脱プラ、広がる=消費者も理解―外食・小売業界

 外食・小売業界で脱プラスチックの動きが広がっている。プラスチックごみによる海洋汚染問題が世界各国で注目される中、ストローやレジ袋を見直す企業が相次ぐ。飲料業界もペットボトルの再利用を進める。

 すかいらーくホールディングスは昨年12月、ファミリーレストラン「ガスト」の全約1370店舗で、プラ製ストローを廃止した。必要な場合にはトウモロコシが原料のストローを個別に提供する。「環境への配慮を説明すると、(ストロー自体を)受け取らない顧客が多い」(広報)とおおむね理解を得ている。

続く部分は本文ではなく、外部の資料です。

[src/rtl/uart_irq_id_hold.sv]
module uart_irq_id_hold #(
  parameter int DATA_W = 8
) (
  input  logic              clk,
  input  logic              rst_n,
  input  logic              rd_i,
  input  logic [DATA_W-1:0] live_i,
  output logic              rd_start_o,
  output logic [DATA_W-1:0] data_o
);

  localparam logic [DATA_W-1:0] IDLE_VAL = {{(DATA_W-1){1'b0}}, 1'b1};

  logic              rd_q;
  logic [DATA_W-1:0] hold_q;

  assign rd_start_o = rd_i & ~rd_q;

  always_ff @(posedge clk or negedge rst_n) begin
    if (!rst_n) begin
      rd_q   <= 1'b0;
      hold_q <= IDLE_VAL;
    end else begin
      rd_q <= rd_i;
      if (rd_start_o) hold_q <= live_i;
    end
  end

  // The first strobe cycle shows the live value, which is the value captured.
  assign data_o = rd_q ? hold_q : live_i;

endmodule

 大戸屋ホールディングスは「実験段階で顧客から不満はなかった」(コーポレートブランド室)とし、定食チェーン「大戸屋ごはん処」の直営店全約150店舗のドリンクバーからストローを撤去した。プラ製の持ち帰り弁当容器の見直しも検討する。

 環境省がレジ袋の有料化を目指す中、衣料品店「H&M」を運営するH&Mジャパン(東京)は昨年12月、レジ袋を紙製に切り替え、1枚20円とした。エコバッグ持参の客も多く、「半数近くが紙袋を求めない」(広報担当)という。

 全国清涼飲料連合会は、2030年度までに使用済みペットボトルを全て有効利用することを表明している。「規制が議論される前に自主的に取り組む姿勢を示す」(業界関係者)狙いがある。ポイ捨て防止への啓発活動も強化する考えだ。